Recorded data:
══════════════════════════════

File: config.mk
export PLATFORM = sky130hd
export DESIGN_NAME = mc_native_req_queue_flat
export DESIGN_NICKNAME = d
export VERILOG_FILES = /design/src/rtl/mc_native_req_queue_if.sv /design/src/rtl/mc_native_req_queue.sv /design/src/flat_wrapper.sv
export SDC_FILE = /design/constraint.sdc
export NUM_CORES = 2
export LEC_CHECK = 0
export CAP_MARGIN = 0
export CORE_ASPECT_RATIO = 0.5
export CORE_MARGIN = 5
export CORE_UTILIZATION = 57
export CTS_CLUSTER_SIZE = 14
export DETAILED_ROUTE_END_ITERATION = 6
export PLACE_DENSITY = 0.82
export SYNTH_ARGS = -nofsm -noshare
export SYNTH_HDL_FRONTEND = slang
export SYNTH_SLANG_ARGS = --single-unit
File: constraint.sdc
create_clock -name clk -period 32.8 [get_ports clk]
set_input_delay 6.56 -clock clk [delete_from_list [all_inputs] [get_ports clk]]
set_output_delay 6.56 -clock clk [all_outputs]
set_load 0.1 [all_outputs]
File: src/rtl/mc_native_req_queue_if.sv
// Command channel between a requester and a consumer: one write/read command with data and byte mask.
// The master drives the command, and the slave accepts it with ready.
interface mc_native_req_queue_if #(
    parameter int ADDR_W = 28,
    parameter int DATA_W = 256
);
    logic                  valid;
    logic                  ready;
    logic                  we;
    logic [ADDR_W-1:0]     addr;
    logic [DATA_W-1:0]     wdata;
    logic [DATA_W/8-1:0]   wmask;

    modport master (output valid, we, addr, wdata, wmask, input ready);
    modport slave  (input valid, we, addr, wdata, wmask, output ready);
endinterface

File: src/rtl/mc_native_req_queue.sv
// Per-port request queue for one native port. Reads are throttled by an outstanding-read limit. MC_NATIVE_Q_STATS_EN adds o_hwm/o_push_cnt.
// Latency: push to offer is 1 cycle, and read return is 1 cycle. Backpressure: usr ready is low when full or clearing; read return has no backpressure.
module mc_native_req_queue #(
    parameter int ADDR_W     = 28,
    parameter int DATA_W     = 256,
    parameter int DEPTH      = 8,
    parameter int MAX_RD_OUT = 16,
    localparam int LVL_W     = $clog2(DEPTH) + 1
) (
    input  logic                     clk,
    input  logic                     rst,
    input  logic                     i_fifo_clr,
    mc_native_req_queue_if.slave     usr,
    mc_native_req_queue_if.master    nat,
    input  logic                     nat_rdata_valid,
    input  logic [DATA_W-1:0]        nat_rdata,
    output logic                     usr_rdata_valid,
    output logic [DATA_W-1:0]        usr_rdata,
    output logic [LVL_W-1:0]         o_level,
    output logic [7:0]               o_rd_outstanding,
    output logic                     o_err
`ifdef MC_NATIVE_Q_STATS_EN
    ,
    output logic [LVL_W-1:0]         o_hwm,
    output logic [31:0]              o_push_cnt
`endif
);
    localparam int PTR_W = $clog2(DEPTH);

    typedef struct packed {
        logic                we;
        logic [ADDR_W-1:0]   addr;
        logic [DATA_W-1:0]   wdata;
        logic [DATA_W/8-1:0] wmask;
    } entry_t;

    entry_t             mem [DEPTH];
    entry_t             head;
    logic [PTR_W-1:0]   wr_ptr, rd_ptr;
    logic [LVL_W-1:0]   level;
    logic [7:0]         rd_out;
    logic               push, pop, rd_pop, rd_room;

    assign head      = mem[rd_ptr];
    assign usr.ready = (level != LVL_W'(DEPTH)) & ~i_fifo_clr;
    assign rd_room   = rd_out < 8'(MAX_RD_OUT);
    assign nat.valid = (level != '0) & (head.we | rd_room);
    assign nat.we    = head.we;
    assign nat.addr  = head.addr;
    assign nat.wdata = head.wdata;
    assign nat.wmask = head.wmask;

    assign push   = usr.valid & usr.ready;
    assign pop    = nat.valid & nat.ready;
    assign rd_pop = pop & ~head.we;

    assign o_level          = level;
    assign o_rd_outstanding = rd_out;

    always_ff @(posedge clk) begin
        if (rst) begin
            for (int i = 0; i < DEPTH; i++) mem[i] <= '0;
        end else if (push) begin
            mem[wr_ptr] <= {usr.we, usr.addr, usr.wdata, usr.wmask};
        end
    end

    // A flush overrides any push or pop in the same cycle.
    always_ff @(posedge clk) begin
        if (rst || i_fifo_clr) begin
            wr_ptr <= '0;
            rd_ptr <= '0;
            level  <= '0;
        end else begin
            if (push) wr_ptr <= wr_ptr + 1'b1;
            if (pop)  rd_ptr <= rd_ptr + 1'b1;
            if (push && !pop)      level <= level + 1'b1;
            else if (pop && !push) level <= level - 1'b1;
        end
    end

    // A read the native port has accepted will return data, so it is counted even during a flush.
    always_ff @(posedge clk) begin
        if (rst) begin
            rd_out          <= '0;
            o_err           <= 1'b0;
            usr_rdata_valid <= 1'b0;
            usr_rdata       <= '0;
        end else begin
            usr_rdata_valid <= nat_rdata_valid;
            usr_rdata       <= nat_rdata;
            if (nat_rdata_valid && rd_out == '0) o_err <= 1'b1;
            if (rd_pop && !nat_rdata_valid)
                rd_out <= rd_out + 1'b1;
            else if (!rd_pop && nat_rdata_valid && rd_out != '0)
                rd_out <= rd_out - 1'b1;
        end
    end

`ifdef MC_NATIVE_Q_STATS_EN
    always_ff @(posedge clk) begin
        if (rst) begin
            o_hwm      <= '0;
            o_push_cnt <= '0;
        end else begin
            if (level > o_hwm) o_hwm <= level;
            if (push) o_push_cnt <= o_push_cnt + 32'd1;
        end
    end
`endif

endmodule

══════════════════════════════

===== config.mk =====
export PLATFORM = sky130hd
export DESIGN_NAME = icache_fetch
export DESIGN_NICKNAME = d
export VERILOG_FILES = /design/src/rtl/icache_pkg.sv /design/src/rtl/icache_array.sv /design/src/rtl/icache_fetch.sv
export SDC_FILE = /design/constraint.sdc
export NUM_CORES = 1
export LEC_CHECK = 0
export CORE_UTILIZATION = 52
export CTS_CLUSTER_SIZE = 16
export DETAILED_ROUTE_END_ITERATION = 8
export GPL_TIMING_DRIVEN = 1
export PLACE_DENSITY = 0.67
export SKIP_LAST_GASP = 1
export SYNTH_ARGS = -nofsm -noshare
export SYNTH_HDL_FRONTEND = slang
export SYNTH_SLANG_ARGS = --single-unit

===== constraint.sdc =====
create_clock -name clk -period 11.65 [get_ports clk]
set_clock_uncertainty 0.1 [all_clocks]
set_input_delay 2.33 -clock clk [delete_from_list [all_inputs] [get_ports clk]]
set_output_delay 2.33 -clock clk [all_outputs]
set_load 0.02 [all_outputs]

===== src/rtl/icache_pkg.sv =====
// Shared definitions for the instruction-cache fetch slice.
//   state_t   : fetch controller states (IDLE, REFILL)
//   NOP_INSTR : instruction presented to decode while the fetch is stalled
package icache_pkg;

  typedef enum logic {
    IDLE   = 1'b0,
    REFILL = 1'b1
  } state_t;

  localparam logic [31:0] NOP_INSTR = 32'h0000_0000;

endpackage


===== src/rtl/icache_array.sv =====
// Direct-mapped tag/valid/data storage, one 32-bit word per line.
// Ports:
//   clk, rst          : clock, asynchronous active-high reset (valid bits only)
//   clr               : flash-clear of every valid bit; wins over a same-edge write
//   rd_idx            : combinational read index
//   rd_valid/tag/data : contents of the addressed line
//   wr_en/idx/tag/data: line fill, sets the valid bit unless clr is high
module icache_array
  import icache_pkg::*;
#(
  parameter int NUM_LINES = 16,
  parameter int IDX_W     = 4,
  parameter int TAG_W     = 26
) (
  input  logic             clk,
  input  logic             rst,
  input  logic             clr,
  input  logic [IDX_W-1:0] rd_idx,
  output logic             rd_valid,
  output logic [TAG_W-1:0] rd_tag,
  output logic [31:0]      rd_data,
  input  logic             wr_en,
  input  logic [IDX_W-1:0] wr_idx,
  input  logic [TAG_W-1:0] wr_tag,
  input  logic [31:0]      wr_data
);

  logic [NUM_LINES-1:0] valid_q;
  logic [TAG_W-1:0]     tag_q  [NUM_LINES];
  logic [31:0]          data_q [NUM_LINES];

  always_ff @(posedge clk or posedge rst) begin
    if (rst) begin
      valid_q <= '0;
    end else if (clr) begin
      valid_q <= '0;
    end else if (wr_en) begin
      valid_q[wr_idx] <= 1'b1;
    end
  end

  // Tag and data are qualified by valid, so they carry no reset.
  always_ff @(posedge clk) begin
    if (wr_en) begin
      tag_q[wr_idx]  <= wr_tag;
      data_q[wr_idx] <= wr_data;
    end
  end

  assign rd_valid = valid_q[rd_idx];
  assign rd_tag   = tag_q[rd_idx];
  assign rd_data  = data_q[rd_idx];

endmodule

══════════════════════════════

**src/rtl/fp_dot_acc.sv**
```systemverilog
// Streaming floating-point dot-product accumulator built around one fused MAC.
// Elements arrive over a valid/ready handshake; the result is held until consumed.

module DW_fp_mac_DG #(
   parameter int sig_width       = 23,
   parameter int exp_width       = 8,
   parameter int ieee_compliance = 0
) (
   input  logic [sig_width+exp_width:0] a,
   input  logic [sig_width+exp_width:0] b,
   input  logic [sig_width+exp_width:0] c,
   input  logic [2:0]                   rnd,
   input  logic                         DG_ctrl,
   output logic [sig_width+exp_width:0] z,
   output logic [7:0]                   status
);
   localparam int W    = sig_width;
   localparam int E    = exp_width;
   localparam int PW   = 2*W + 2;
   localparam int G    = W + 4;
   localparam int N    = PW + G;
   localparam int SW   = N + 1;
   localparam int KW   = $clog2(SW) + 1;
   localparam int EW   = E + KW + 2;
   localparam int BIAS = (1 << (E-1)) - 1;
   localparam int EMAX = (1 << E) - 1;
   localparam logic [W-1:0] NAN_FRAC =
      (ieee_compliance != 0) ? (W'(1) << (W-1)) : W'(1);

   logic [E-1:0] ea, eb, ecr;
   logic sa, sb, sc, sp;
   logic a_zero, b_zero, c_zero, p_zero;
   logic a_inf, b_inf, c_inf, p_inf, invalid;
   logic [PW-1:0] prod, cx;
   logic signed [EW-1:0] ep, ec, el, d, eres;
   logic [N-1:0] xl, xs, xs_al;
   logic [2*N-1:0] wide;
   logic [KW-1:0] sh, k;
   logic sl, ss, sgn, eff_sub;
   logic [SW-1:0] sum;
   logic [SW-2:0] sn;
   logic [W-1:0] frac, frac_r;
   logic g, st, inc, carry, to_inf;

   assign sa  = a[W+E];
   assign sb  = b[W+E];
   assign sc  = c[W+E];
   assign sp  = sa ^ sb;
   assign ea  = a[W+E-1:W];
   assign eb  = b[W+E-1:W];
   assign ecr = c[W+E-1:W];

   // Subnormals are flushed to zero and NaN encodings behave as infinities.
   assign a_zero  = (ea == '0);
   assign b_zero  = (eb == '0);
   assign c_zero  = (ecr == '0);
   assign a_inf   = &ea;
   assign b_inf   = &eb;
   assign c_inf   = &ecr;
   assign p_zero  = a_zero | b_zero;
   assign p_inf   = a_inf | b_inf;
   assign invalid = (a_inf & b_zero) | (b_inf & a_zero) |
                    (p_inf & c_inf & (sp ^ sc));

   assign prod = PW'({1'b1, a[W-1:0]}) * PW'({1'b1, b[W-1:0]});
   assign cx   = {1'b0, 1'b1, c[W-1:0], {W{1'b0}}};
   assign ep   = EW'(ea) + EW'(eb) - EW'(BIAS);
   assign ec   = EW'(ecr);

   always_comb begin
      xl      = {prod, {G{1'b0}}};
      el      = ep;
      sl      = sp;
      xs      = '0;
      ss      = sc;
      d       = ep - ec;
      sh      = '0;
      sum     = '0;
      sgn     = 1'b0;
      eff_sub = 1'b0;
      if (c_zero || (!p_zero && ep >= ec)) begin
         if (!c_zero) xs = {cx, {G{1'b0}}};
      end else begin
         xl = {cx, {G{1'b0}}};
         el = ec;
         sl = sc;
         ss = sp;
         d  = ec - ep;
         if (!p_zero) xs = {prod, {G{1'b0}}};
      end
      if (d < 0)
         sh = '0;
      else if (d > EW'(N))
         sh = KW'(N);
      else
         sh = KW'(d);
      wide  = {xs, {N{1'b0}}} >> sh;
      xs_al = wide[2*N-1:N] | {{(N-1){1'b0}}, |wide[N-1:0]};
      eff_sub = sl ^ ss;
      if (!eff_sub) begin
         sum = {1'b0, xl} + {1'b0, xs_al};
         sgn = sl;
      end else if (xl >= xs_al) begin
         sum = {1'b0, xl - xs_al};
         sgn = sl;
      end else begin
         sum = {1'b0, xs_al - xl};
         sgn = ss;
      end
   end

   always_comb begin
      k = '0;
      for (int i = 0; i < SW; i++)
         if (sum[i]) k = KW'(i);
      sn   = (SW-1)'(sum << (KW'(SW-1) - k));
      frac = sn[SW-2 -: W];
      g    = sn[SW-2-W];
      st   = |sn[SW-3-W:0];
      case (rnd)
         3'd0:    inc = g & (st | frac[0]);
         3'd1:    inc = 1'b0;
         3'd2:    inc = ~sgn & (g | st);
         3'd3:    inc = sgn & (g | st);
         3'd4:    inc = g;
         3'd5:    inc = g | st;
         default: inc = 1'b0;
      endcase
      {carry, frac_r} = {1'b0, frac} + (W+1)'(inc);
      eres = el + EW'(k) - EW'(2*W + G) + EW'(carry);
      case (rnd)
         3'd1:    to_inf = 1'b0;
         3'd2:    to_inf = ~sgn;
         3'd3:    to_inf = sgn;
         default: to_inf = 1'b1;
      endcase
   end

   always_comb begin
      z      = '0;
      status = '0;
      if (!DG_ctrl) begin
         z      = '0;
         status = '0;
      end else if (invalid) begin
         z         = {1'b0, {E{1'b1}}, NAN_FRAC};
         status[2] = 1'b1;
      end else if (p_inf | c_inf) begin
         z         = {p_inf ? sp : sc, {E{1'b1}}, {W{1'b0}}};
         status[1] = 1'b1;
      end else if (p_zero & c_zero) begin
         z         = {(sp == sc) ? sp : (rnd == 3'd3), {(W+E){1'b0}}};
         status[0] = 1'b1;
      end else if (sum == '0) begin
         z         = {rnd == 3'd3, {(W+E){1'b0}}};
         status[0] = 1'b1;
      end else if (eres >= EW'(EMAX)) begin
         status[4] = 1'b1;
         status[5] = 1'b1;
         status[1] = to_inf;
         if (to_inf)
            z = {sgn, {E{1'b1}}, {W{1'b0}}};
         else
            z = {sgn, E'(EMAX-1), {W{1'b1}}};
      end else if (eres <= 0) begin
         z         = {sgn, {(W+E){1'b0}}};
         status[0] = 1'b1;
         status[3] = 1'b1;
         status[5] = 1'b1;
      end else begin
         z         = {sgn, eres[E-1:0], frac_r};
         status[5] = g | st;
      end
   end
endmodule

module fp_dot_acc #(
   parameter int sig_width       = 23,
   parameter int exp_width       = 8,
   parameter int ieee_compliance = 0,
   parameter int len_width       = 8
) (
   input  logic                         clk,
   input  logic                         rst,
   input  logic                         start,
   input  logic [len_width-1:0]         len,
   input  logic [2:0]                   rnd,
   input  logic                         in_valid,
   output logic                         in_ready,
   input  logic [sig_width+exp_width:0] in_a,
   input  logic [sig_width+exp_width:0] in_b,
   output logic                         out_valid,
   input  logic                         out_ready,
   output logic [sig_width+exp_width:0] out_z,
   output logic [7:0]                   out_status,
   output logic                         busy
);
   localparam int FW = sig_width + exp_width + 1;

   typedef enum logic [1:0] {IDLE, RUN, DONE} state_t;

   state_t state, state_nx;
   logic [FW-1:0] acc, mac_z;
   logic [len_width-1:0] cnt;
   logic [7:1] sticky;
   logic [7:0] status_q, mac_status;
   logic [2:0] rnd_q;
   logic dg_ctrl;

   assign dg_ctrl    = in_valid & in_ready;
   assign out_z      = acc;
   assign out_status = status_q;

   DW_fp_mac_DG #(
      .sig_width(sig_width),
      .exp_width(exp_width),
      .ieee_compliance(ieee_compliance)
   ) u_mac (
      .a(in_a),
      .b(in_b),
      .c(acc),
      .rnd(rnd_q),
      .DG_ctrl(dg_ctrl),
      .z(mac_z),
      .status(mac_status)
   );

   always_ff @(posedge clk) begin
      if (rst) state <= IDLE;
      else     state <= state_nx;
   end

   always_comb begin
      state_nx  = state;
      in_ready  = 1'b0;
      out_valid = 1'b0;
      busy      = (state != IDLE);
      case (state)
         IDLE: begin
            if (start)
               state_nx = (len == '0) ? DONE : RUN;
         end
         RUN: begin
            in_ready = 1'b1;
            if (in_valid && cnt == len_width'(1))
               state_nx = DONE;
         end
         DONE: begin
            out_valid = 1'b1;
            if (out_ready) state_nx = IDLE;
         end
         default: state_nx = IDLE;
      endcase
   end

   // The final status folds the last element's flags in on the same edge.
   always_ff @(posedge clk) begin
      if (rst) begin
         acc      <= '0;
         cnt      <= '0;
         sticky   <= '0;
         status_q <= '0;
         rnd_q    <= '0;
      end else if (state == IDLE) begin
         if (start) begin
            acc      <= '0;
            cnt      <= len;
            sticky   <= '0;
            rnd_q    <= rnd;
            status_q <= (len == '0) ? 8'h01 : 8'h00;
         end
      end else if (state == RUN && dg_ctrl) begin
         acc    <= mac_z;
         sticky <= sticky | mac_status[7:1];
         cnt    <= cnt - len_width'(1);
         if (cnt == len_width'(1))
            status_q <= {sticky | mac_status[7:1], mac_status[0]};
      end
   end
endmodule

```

══════════════════════════════

Print, from the entries above, the line with "File: config.mk", the line with "File: src/rtl/mc_native_req_queue_if.sv" and all lines between them, exactly and with nothing else.

[Task answer]
File: config.mk
export PLATFORM = sky130hd
export DESIGN_NAME = mc_native_req_queue_flat
export DESIGN_NICKNAME = d
export VERILOG_FILES = /design/src/rtl/mc_native_req_queue_if.sv /design/src/rtl/mc_native_req_queue.sv /design/src/flat_wrapper.sv
export SDC_FILE = /design/constraint.sdc
export NUM_CORES = 2
export LEC_CHECK = 0
export CAP_MARGIN = 0
export CORE_ASPECT_RATIO = 0.5
export CORE_MARGIN = 5
export CORE_UTILIZATION = 57
export CTS_CLUSTER_SIZE = 14
export DETAILED_ROUTE_END_ITERATION = 6
export PLACE_DENSITY = 0.82
export SYNTH_ARGS = -nofsm -noshare
export SYNTH_HDL_FRONTEND = slang
export SYNTH_SLANG_ARGS = --single-unit
File: constraint.sdc
create_clock -name clk -period 32.8 [get_ports clk]
set_input_delay 6.56 -clock clk [delete_from_list [all_inputs] [get_ports clk]]
set_output_delay 6.56 -clock clk [all_outputs]
set_load 0.1 [all_outputs]
File: src/rtl/mc_native_req_queue_if.sv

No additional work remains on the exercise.